Q: Which partners work with Amazon Security Lake?
Amazon Security Lake has adopted the OCSF, an open standard, which helps to automatically normalize security findings from over 50 solutions integrated through AWS Security Hub. For details, see AWS Security Hub Partners. There is also a growing number of technology solutions that can provide data in OCSF format and have integrated with Amazon Security Lake. For details, see Amazon Security Lake Partners.
Q: What is the Open Cybersecurity Schema Framework (OCSF)?
The OCSF is a collaborative open-source schema for security logs and events. It includes a vendor-agnostic data taxonomy that reduces the need to normalize security log and event data across various products, services, and open-source tools.

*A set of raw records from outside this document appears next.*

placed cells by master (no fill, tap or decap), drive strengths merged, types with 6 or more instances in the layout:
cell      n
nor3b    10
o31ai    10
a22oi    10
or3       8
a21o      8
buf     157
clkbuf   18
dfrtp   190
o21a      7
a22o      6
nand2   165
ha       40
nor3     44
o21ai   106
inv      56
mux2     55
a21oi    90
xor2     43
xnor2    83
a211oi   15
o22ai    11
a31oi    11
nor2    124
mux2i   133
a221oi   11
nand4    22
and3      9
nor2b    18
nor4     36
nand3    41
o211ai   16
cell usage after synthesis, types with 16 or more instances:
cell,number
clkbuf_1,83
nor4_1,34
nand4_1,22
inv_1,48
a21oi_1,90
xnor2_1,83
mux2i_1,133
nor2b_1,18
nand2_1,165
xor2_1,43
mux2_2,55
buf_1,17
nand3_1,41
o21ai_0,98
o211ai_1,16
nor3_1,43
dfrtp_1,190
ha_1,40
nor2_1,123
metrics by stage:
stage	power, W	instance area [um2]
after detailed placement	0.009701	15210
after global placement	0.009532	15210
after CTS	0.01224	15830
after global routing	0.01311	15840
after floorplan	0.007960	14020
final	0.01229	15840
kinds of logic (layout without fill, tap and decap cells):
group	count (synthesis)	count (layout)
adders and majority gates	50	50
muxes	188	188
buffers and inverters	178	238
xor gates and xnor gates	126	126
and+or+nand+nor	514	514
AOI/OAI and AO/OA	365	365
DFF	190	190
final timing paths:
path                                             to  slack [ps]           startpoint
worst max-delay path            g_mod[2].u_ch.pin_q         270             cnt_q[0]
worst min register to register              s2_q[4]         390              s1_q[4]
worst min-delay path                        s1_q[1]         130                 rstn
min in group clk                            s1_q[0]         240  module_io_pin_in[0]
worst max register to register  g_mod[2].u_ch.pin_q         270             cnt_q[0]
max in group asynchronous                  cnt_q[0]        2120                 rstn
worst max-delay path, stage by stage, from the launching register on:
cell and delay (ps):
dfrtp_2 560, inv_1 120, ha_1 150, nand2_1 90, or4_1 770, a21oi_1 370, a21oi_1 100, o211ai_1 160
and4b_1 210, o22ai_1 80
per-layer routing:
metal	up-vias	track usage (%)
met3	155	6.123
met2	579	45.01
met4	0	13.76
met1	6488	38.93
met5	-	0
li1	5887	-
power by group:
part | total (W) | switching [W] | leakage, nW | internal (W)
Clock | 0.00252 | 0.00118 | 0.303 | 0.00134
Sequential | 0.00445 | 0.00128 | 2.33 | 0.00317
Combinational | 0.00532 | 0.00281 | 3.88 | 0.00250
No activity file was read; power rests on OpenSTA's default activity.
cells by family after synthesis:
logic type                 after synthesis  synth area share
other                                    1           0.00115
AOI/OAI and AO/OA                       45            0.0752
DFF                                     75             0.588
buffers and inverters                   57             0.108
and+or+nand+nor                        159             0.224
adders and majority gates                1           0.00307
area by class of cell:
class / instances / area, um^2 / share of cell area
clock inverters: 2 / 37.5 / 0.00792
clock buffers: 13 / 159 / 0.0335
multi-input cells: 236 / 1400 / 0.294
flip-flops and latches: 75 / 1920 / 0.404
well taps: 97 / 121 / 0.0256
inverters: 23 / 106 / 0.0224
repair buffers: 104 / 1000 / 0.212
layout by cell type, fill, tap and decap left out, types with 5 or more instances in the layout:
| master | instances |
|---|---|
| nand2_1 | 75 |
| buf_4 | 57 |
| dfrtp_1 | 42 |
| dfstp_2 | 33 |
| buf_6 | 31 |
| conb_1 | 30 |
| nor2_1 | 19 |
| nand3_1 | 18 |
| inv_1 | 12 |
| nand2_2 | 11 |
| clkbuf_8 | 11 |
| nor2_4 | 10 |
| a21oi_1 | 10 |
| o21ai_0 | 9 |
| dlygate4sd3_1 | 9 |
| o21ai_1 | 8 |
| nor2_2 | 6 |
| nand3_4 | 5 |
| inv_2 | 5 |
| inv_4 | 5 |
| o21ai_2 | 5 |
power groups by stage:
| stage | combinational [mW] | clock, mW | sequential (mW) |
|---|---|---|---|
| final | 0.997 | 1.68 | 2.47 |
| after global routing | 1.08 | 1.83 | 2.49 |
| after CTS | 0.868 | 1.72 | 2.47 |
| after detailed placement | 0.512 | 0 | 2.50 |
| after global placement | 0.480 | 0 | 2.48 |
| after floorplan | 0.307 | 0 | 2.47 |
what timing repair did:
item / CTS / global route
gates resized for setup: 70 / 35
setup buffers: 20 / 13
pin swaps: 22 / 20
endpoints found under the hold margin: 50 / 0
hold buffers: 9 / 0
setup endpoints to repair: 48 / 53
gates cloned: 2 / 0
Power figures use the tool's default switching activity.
==> config.mk <==
export PLATFORM = sky130hd
export DESIGN_NAME = agc_timing
export DESIGN_NICKNAME = d
export VERILOG_FILES = /design/src/logic/agc_pkg.sv /design/src/logic/agc_timing.sv
export VERILOG_INCLUDE_DIRS = /design/src /design/src/logic
export SDC_FILE = /design/constraint.sdc
export NUM_CORES = 1
export LEC_CHECK = 0
export ABC_AREA = 1
export BUFFER_PORTS_ARGS = -buffer_cell sky130_fd_sc_hd__buf_2
export CORE_UTILIZATION = 34
export CTS_BUF_LIST = sky130_fd_sc_hd__clkbuf_4
export DETAILED_ROUTE_END_ITERATION = 10
export PLACE_DENSITY = 0.53
export SYNTH_ARGS = -nofsm -noshare
export SYNTH_HDL_FRONTEND = slang
export SYNTH_SLANG_ARGS = --single-unit
==> constraint.sdc <==
create_clock -name clock -period 4.6 [get_ports clock]
set_input_delay 0.23 -clock clock [delete_from_list [all_inputs] [get_ports clock]]
set_output_delay 0.23 -clock clock [all_outputs]
set_load 0.02 [all_outputs]
==> src/logic/agc_regs.svh <==
/*
  register offsets, reset values, length units and last codes for the right agc timing block.
  assumes an 8-bit register port with byte offsets.
*/
`ifndef AGC_REGS_SVH
`define AGC_REGS_SVH
`define AGC_OFF_DECAY 8'h62
`define AGC_OFF_NOISE 8'h63
`define AGC_OFF_SIGNAL 8'h64
`define AGC_RST_DECAY 8'h00
`define AGC_RST_NOISE 5'h00
`define AGC_RST_SIGNAL 4'h0
`define AGC_DECAY_UNIT 32'd512
`define AGC_DEB_BASE 32'd4
`define AGC_NOISE_STEP 32'd4096
`define AGC_NOISE_LAST_DBL 5'h0B
`define AGC_SIG_LAST_CODE 4'h9
`endif

==> src/logic/agc_pkg.sv <==
/*
  types for the right agc timing block.
  assumes agc_regs.svh holds the numeric constants.
*/
package agc_pkg;
  typedef struct packed {
    logic [4:0] base;
    logic [2:0] mult;
  } agc_decay_t;
  typedef struct packed {
    logic decay_done;
    logic noise_done;
    logic signal_done;
  } agc_flags_t;
  typedef enum logic [1:0] {AGC_IDLE, AGC_RUN, AGC_DONE} agc_state_t;
endpackage

==> src/logic/agc_timing.sv <==
/*
  right agc timing: decay time and noise/signal debounce counters on the sample strobe.
  assumes an 8-bit register port on the system clock and that sample_tick, noise_detect,
  signal_detect and agc_enable come from logic on the same clock.
*/
// Operation
// - decay base is (2N+1) times 512 samples
// - decay scaled by two to the code
// - noise debounce doubles then steps by 4096
// - signal debounce doubles from four to 1024
// - reserved bits read zero, writes ignored
// - counters run only while agc enabled
`timescale 1ns/100ps
`include "agc_regs.svh"
module agc_timing import agc_pkg::*; (
  input wire logic clock,
  input wire logic sys_rst,
  input wire logic reg_wr,
  input wire logic [7:0] reg_addr,
  input wire logic [7:0] reg_wdata,
  output logic [7:0] reg_rdata,
  input wire logic agc_enable,
  input wire logic sample_tick,
  input wire logic decay_start,
  input wire logic noise_detect,
  input wire logic signal_detect,
  output agc_flags_t timing_flags
);
  agc_decay_t decay_reg;
  logic [4:0] noise_reg;
  logic [3:0] signal_reg;
  logic [31:0] decay_len, noise_len, signal_len;
  logic [31:0] decay_cnt_reg;
  logic decay_run_reg;
  logic decay_done_reg;
  logic cfg_chg;
  // debounce channels: index 0 is signal, index 1 is noise
  logic [1:0] deb_detect;
  logic [31:0] deb_len [2];
  logic [31:0] deb_cnt_reg [2];
  logic deb_done_reg [2];

  // doubling debounce: zero at code 0, else 4 << (code-1)
  function automatic logic [31:0] dbl_len(input logic [4:0] code);
    if (code == 5'h00) begin
      dbl_len = 32'd0;
    end else begin
      dbl_len = `AGC_DEB_BASE << (code - 5'h01);
    end
  endfunction

  // interval lengths in samples
  always_comb begin
    decay_len = ((32'({decay_reg.base, 1'b1})) * `AGC_DECAY_UNIT) << decay_reg.mult;
    if (noise_reg > `AGC_NOISE_LAST_DBL) begin
      noise_len = 32'(noise_reg - `AGC_NOISE_LAST_DBL + 5'h01) * `AGC_NOISE_STEP;
    end else begin
      noise_len = dbl_len(noise_reg);
    end
    if (signal_reg > `AGC_SIG_LAST_CODE) begin
      signal_len = dbl_len({1'b0, `AGC_SIG_LAST_CODE});
    end else begin
      signal_len = dbl_len({1'b0, signal_reg});
    end
  end

  // register writes; reserved bits are not stored
  always_ff @(posedge clock or posedge sys_rst) begin
    if (sys_rst) begin
      decay_reg <= `AGC_RST_DECAY;
      noise_reg <= `AGC_RST_NOISE;
      signal_reg <= `AGC_RST_SIGNAL;
    end else if (reg_wr) begin
      if (reg_addr == `AGC_OFF_DECAY) begin
        decay_reg <= reg_wdata;
      end else if (reg_addr == `AGC_OFF_NOISE) begin
        noise_reg <= reg_wdata[4:0];
      end else if (reg_addr == `AGC_OFF_SIGNAL) begin
        signal_reg <= reg_wdata[3:0];
      end
    end
  end

  // a write to any timing register clears the counters and stops a running decay
  assign cfg_chg = reg_wr && (reg_addr == `AGC_OFF_DECAY || reg_addr == `AGC_OFF_NOISE ||
                              reg_addr == `AGC_OFF_SIGNAL);

  // read mux, registered
  always_ff @(posedge clock or posedge sys_rst) begin
    if (sys_rst) begin
      reg_rdata <= 8'h00;
    end else if (reg_addr == `AGC_OFF_DECAY) begin
      reg_rdata <= decay_reg;
    end else if (reg_addr == `AGC_OFF_NOISE) begin
      reg_rdata <= {3'h0, noise_reg};
    end else if (reg_addr == `AGC_OFF_SIGNAL) begin
      reg_rdata <= {4'h0, signal_reg};
    end else begin
      reg_rdata <= 8'h00;
    end
  end

  // decay counter: started by decay_start, counts samples to decay_len;
  // the done flag is a one-cycle pulse so the gain loop takes one step
  always_ff @(posedge clock or posedge sys_rst) begin
    if (sys_rst) begin
      decay_cnt_reg <= 32'd0;
      decay_run_reg <= 1'b0;
      decay_done_reg <= 1'b0;
    end else if (!agc_enable || cfg_chg) begin
      decay_cnt_reg <= 32'd0;
      decay_run_reg <= 1'b0;
      decay_done_reg <= 1'b0;
    end else if (decay_start) begin
      decay_cnt_reg <= 32'd0;
      decay_run_reg <= 1'b1;
      decay_done_reg <= 1'b0;
    end else if (decay_run_reg && sample_tick) begin
      if (decay_cnt_reg + 32'd1 >= decay_len) begin
        decay_run_reg <= 1'b0;
        decay_done_reg <= 1'b1;
      end
      decay_cnt_reg <= decay_cnt_reg + 32'd1;
    end else begin
      decay_done_reg <= 1'b0;
    end
  end

  // detect levels and lengths gathered so both debounce channels share one body
  assign deb_detect = {noise_detect, signal_detect};
  assign deb_len[0] = signal_len;
  assign deb_len[1] = noise_len;

  // debounce: the detect level must hold for deb_len samples before the flag
  // rises; a drop of detect, a register write or a disable starts it over
  generate
    for (genvar g = 0; g < 2; g++) begin : g_deb
      always_ff @(posedge clock or posedge sys_rst) begin
        if (sys_rst) begin
          deb_cnt_reg[g] <= 32'd0;
          deb_done_reg[g] <= 1'b0;
        end else if (!agc_enable || cfg_chg || !deb_detect[g]) begin
          deb_cnt_reg[g] <= 32'd0;
          deb_done_reg[g] <= 1'b0;
        end else if (deb_cnt_reg[g] >= deb_len[g]) begin
          deb_done_reg[g] <= 1'b1;
        end else if (sample_tick) begin
          deb_cnt_reg[g] <= deb_cnt_reg[g] + 32'd1;
        end
      end
    end
  endgenerate

  // flags leave the block straight from their flip-flops, one driver for the struct
  assign timing_flags = '{decay_done: decay_done_reg, noise_done: deb_done_reg[1],
                          signal_done: deb_done_reg[0]};

  // disabled agc drops every flag and stops the counts
  a_dis_no_flags: assert property (@(posedge clock) disable iff (sys_rst)
    !agc_enable |=> timing_flags == 3'b000) else $error("flags while disabled");
  a_dis_decay_stop: assert property (@(posedge clock) disable iff (sys_rst)
    !agc_enable |=> !decay_run_reg) else $error("decay runs while disabled");
  a_dis_noise_clear: assert property (@(posedge clock) disable iff (sys_rst)
    !agc_enable |=> deb_cnt_reg[1] == 32'd0) else $error("noise count while disabled");

  // reserved bits of the debounce registers always read back as zero
  a_res_noise_zero: assert property (@(posedge clock) disable iff (sys_rst)
    reg_addr == `AGC_OFF_NOISE |=> reg_rdata[7:5] == 3'h0) else $error("noise rsvd");
  a_res_sig_zero: assert property (@(posedge clock) disable iff (sys_rst)
    reg_addr == `AGC_OFF_SIGNAL |=> reg_rdata[7:4] == 4'h0) else $error("signal rsvd");

  // decay length: odd base times 512, then shifted by the multiplier code
  a_decay_len_min: assert property (@(posedge clock) disable iff (sys_rst)
    decay_reg == 8'h00 |-> decay_len == 32'd512) else $error("decay min");
  a_decay_len_odd: assert property (@(posedge clock) disable iff (sys_rst)
    decay_reg == 8'h08 |-> decay_len == 32'd1536) else $error("decay odd base");
  a_decay_len_mult: assert property (@(posedge clock) disable iff (sys_rst)
    decay_reg == 8'h07 |-> decay_len == 32'd65536) else $error("decay mult");
  a_decay_len_max: assert property (@(posedge clock) disable iff (sys_rst)
    decay_reg == 8'hFF |-> decay_len == 32'd4128768) else $error("decay max");
  a_decay_one_pulse: assert property (@(posedge clock) disable iff (sys_rst)
    timing_flags.decay_done |=> !timing_flags.decay_done) else $error("decay pulse");
  a_decay_tick_only: assert property (@(posedge clock) disable iff (sys_rst)
    decay_run_reg && !sample_tick && !decay_start && agc_enable && !cfg_chg |=>
    $stable(decay_cnt_reg)) else $error("decay count without tick");

  // noise debounce length: doubling up to 4096, then whole steps of 4096
  a_noise_len_min: assert property (@(posedge clock) disable iff (sys_rst)
    noise_reg == 5'h01 |-> noise_len == 32'd4) else $error("noise min");
  a_noise_len_dbl: assert property (@(posedge clock) disable iff (sys_rst)
    noise_reg == 5'h0B |-> noise_len == 32'd4096) else $error("noise last double");
  a_noise_len_step: assert property (@(posedge clock) disable iff (sys_rst)
    noise_reg == 5'h0C |-> noise_len == 32'd8192) else $error("noise first step");
  a_noise_len_top: assert property (@(posedge clock) disable iff (sys_rst)
    noise_reg == 5'h1F |-> noise_len == 32'd86016) else $error("noise top");
  a_noise_zero_code: assert property (@(posedge clock) disable iff (sys_rst)
    agc_enable && noise_detect && noise_reg == 5'h00 && !cfg_chg ##1
    agc_enable && noise_detect && !cfg_chg |=> timing_flags.noise_done)
    else $error("zero noise debounce");
  a_noise_drop_flag: assert property (@(posedge clock) disable iff (sys_rst)
    !noise_detect |=> !timing_flags.noise_done) else $error("noise flag without detect");

  // signal debounce length: doubling from four, held at 1024 above code 9
  a_sig_len_min: assert property (@(posedge clock) disable iff (sys_rst)
    signal_reg == 4'h1 |-> signal_len == 32'd4) else $error("signal min");
  a_sig_len_top: assert property (@(posedge clock) disable iff (sys_rst)
    signal_reg == 4'h9 |-> signal_len == 32'd1024) else $error("signal top");
  a_sig_len_clamp: assert property (@(posedge clock) disable iff (sys_rst)
    signal_reg > 4'h9 |-> signal_len == 32'd1024) else $error("signal clamp");
  a_sig_drop_flag: assert property (@(posedge clock) disable iff (sys_rst)
    !signal_detect |=> !timing_flags.signal_done) else $error("signal flag without detect");
  a_sig_hold_flag: assert property (@(posedge clock) disable iff (sys_rst)
    timing_flags.signal_done && signal_detect && agc_enable && !cfg_chg |=>
    timing_flags.signal_done) else $error("signal flag dropped");

  // any timing register write restarts both debounce counts
  a_cfg_restart: assert property (@(posedge clock) disable iff (sys_rst)
    cfg_chg |=> deb_cnt_reg[0] == 32'd0 && deb_cnt_reg[1] == 32'd0) else $error("reload");

  // main scenarios: each interval ends, long noise steps, clamped signal codes
  c_decay_done: cover property (@(posedge clock) disable iff (sys_rst) timing_flags.decay_done);
  c_noise_done: cover property (@(posedge clock) disable iff (sys_rst) timing_flags.noise_done);
  c_sig_done: cover property (@(posedge clock) disable iff (sys_rst) timing_flags.signal_done);
  c_noise_long: cover property (@(posedge clock) disable iff (sys_rst)
    timing_flags.noise_done && noise_reg > 5'h0B);
  c_sig_clamp: cover property (@(posedge clock) disable iff (sys_rst)
    timing_flags.signal_done && signal_reg > 4'h9);
endmodule // agc_timing

Word level (Yosys, flattened, before mapping)
Cells that the tools add are included.

Output and inout bits: 11. Register bits after elaboration: 125.

Bitwise gates (word level): 2. Multiplexer cells: 28. Shifts and indexed selects: 3. Reductions and logical operators: 24. Equality and inequality tests: 6. Add/sub/neg operators: 7. Magnitude comparators: 5.

Operator list (number): $mux 32 (13); $add 32x1->32 const B (3); $ge 32x32->1 (3); $shl 3x5->32 const A (2); $shl 15x3->32 (1); $eq 8x7->1 const B (3); $mux 1 (12); $mux 8 (1); $reduce_and 2->1 (4); $reduce_bool 2->1 (4); $add 6x2->7 const B (1); $reduce_bool 3->1 (2); $sub 5x4->6 const B (1); $gt 5x4->1 const B (1); $logic_not 5->1 (1); $logic_or 1x1->1 (5); $mux 5 (1); $sub 4x1->5 const B (1); $sub 5x1->5 const B (1); $gt 4x4->1 const B (1); $logic_not 4->1 (1); $mux 4 (1); $ne 2x2->1 const B (2); $ne 4x3->1 const B (1); 5 further kinds (9).

Longest topological paths before layout
Gate-level depths: netlist of run 1.

Depth after elaboration: 8. Mapped depth: 22. Gate-level depth less buffers: 22.

Least setup slack after synthesis of run 1
No wires, ideal clock.

Path kind: flip-flop to flip-flop. Start point: register noise_reg[2]. End point: register deb_cnt_reg[0] (netlist bit). Period minus slack after synthesis: 3.316 ns. Path slack: 1.284 ns. Stages on the path, launching flop included: 23. Arrival time: 3.250 ns. Cells stage by stage: dfrtp_1 > clkbuf_1 > inv_1 > ha_1 > nand2_1 > nand2_1 > xor2_1 > clkinv_1 > nor4_1 > o21ai_0 > ha_1 > nand2_1 > inv_1 > o21ai_0 > nand2_1 > a21oi_1 > nand2_1 > nand3_1 > nand3_1 > nand2_1 > buf_2 > nand2_1 > nand2_1.

Word-level cells in the longest chain between the ends: 7.

Ends and longest elaborated chain: start: declaration (RTL line agc_timing.sv:30) `logic [4:0] noise_reg;`; start signal: assignment (RTL line agc_timing.sv:71) `` noise_reg <= `AGC_RST_NOISE; ``; start signal: assignment (RTL line agc_timing.sv:77) `noise_reg <= reg_wdata[4:0];`; branches (longest 3 deep; another with $add 6x2->7); $mux 32 * (RTL line agc_timing.sv:55) `` if (noise_reg > `AGC_NOISE_LAST_DBL) begin ``; $ge 32x32->1 * (RTL line agc_timing.sv:145) `end else if (deb_cnt_reg[g] >= deb_len[g]) begin`; $ne 2x2->1 (no line) *; $reduce_and 2->1 (no line) *; end signal: indexed assignment (RTL line agc_timing.sv:148) `deb_cnt_reg[g] <= deb_cnt_reg[g] + 32'd1;`; end: declaration (RTL line agc_timing.sv:40) `logic [31:0] deb_cnt_reg [2];`.

Every way passes the cells marked *. A chain may end at the register's enable or synchronous reset.

Worst setup path in the final report of run 1
Start point: register noise_reg[2]. End point: register deb_cnt_reg[22] (netlist bit).

The elaborated chain is that of the path after synthesis.

==> flow_summary.json, run 1 <==
{
  "status": "complete, no violations",
  "cp-endpoint": "deb_cnt_reg[22]",
  "syn_to_final_growth_pct": 10.4,
  "path_cells": "inv_1, ha_1, nand2_1, nand2_1, xor2_1, clkinv_1, nor4_1, o21ai_0, ha_1, nand2_1, inv_1, o21ai_0, nand2_1, a21oi_1, nand2_1, nand3_1, nand3_1, buf_4, nand2_1, buf_4, nand2_1, nand2_1",
  "critPathMaxStageDelay_ps": 510,
  "setup_viol": 0,
  "yosysWarnings": 0,
  "ys_seq_area_share_pct": 31.8,
  "critPathKind": "register to register",
  "grt_pass1_wl_um": 44900,
  "start_util_pct": 35.0,
  "endpoint_kind": "register",
  "maxCapViolCount": 0,
  "cts-buffers-inserted": 17,
  "worst_pin_slew_ps": 853,
  "die_h_um": 172,
  "fin_setup_tns_ps": 0,
  "setup_slack_ps": 574,
  "vias": 9171,
  "via_per_inst": 4.87,
  "drtAntennaViolNets": 0,
  "dr.pass1.iters": 5,
  "power_density_nw_per_um2": 203,
  "cts.htree.levels": 4,
  "grt_max_degree": 90,
  "hold_viol": 0,
  "avgRoutedWirePerCell_um": 14.1,
  "hp-class": "input port to register",
  "critPathMaxFanout": 33,
  "cp_slowest_cell": "dfrtp_1",
  "grt.total_usage_pct": 19.0,
  "final_cells": 1885,
  "drcViolationCount": 0,
  "dp_worst_setup_slack_ps": 630,
  "cts_tree": "built",
  "reg2reg_from": "noise_reg[2]",
  "crit_required_ps": 5070,
  "reg2reg_depth": 22,
  "die_w_um": 172,
  "fin_skew_ps": 21.2,
  "post-cts-setup-buffer-count": 0,
  "wl_um": 26600,
  "rsz0062_at_grt": "no",
  "antenna_found_initial": 1,
  "cp-start-kind": "register",
  "rows": 61,
  "synth.avg_cell_area_um2": 6.87,
  "crit_path_start": "noise_reg[2]",
  "slew_headroom_pct": 43.1,
  "die_area_um2": 29600,
  "drive_above_1_share_pct": 5.51,
  "hp-start": "agc_enable",
  "ys_types": 41,
  "regToRegSetupSlack_ps": 570,
  "clock_latency_ps": 540,
  "timing.rr.end": "deb_cnt_reg[22]",
  "ir_worst_vdd_mv": 0.148,
  "max-clock-path-buffers": 2,
  "p_leak_nw": 5.06,
  "nets": 1603,
  "io_pins": 35,
  "core-area_um2": 28100,
  "arrival_ps": 4500,
  "overflow": 0,
  "grt_pass1_vias": 8938,
  "max_freq_mhz": 248,
  "port_buffers": 34,
  "finalCritPeriodShare_pct": 87.5,
  "slew_viol_final": 0,
  "dp_cells": 1842,
  "clk_pin_slew_ps": 110,
  "whs_ps": 132,
  "clock_sinks": 125,
  "cts_root_buffer": "clkbuf_4",
  "syn-instance-count": 1431,
  "gp_congestion": 0.880,
  "drt_iter0_drc": 537,
  "fin_crit_ps": 4030,
  "crit_path_frequent_cell": "nand2_1",
  "synth_area_um2": 9830,
  "post-dp-hpwl_um": 19900,
  "largest_reg_flops": 64,
  "ys_ff_latch": 125
}
-- power by group --
group | internal, mW | switching [mW]
clock | 0.382 | 0.451
sequential | 1.11 | 0.0169
combinational | 0.0671 | 0.171
-- routing by layer --
layer / global-route usage (%) / vias up / routed length [um]
li1: - / 4766 / -
met2: 32.3 / 153 / 12500
met4: 3.81 / 0 / 253
met3: 3.34 / 19 / 892
met5: 0 / - / 0
met1: 25.3 / 4233 / 13000
-- cells in the final DEF, fill, tap and decap left out, types with 15 or more instances in the layout --
cell type / instances
clkbuf_4: 19
nand4_1: 22
a21oi_1: 41
nand2_1: 432
conb_1: 30
nor3_1: 34
inv_1: 119
dfrtp_1: 125
nor2_1: 204
ha_1: 86
xor2_1: 42
nor4_1: 15
xnor2_1: 41
nand3_1: 127
buf_2: 34
o21ai_0: 54
-- worst max-delay path: cells and delay by family (launching register included) --
family,cells,cell delay (ps)
adders and majority gates,2,510
DFF,1,510
AOI/OAI and AO/OA,3,370
xor gates and xnor gates,1,350
and+or+nand+nor,11,1090
buffers and inverters,5,1110
-- per-stage QoR --
step / total power [mW] / instance area [um^2] / utilization, %
2_1_floorplan: 1.31 / 9940 / -
3_3_place_gp: 1.38 / 10500 / 37.2
3_5_place_dp: 1.38 / 10500 / 37.2
4_1_cts: 2.23 / 10900 / 38.6
5_1_grt: 2.31 / 10900 / 38.6
6_report: 2.20 / 10900 / 38.6
-- synthesized netlist by cell type, drive strengths merged --
library cell / number / area share (%)
o31ai: 3 / 0.23
ha: 86 / 11
nor2: 205 / 7.9
xor2: 42 / 3.7
a21oi: 42 / 2.2
nand3b: 3 / 0.23
buf: 22 / 1.3
nor3: 36 / 2.0
inv: 121 / 4.6
xnor2: 41 / 3.7
nand3: 127 / 6.5
or2: 4 / 0.25
nor4: 15 / 0.95
o21bai: 1 / 0.076
o21ai: 54 / 2.7
clkbuf: 16 / 0.61
nor3b: 2 / 0.15
a21boi: 1 / 0.076
o22ai: 14 / 0.89
a41oi: 1 / 0.089
o211ai: 3 / 0.23
a21o: 1 / 0.076
a22oi: 1 / 0.076
nand4: 22 / 1.4
o221ai: 4 / 0.36
nand2: 434 / 17
mux2i: 1 / 0.10
a211oi: 1 / 0.076
clkinv: 2 / 0.076
conb: 1 / 0.038
dfrtp: 125 / 32
-- cell type report --
type	count	area, um^2
inverters	123	467
clock inverters	13	149
fillers	3091	17200
repair buffers	52	330
multi-input cells	1174	6160
diodes	1	2.50
clock buffers	19	143
well taps	378	473
flip-flops and latches	125	3130
-- kinds of logic after synthesis --
family | synth area share, %
and+or+nand+nor | 36.0
buffers and inverters | 6.62
other | 0.0381
xor gates and xnor gates | 7.39
adders and majority gates | 10.9
DFF | 31.8
muxes | 0.102
AOI/OAI and AO/OA | 7.10
-- what timing repair did --
item | 4_1_cts | 5_1_grt
hold buffers | 10 | 0
gates resized for setup | 0 | 0
hold endpoints to repair | 105 | 0
-- worst min path at each step --
stage | to | slack, ps | cells after the start
2_1_floorplan | decay_run_reg | 350 | 2
4_1_cts | decay_run_reg | 100 | 5
3_5_place_dp | deb_cnt_reg[50] | 480 | 2
5_1_grt | decay_run_reg | 110 | 5
3_3_place_gp | decay_reg[4] | 470 | 2
6_report | decay_run_reg | 130 | 5
No activity file was read; power rests on OpenSTA's default activity.
==> inputs of run 2 (changes only) <==
--- a/config.mk
+++ b/config.mk
@@ -11,6 +11,7 @@
 export CORE_UTILIZATION = 34
 export CTS_BUF_LIST = sky130_fd_sc_hd__clkbuf_4
 export DETAILED_ROUTE_END_ITERATION = 10
+export HOLD_SLACK_MARGIN = 0.15
 export PLACE_DENSITY = 0.53
 export SYNTH_ARGS = -nofsm -noshare
 export SYNTH_HDL_FRONTEND = slang
==> run 2 against run 1 <==
Effect of this change: final area increased by 0.28%; power about the same; combinational power about the same; clock-buffer cell count unchanged; via count increased by 0.37%; sequential share of layout area decreased by 0.079 points; sequential cell count unchanged; non-clock buffer count increased by 3; largest cell class unchanged.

Q: How do I enable Amazon Security Lake?
When you open the Amazon Security Lake console for the first time, choose Get Started, and then choose Enable. Amazon Security Lake uses a service-linked role that includes the permissions and trust policy that allows Amazon Security Lake to collect data from your sources and grant access to subscribers. It is best practice to enable Amazon Security Lake in all supported AWS Regions. This allows Amazon Security Lake to collect and retain data that's connected to unauthorized or unusual activity, even in Regions that you are not actively using. If Amazon Security Lake is not enabled in all supported Regions, its ability to collect data that involves global services is reduced.
Q: What is a rollup Region?
A rollup Region is an AWS Region that aggregates security logs and events from other specified Regions. When you enable Amazon Security Lake, you can specify one or more rollup Regions, which can help you comply with Regional compliance requirements.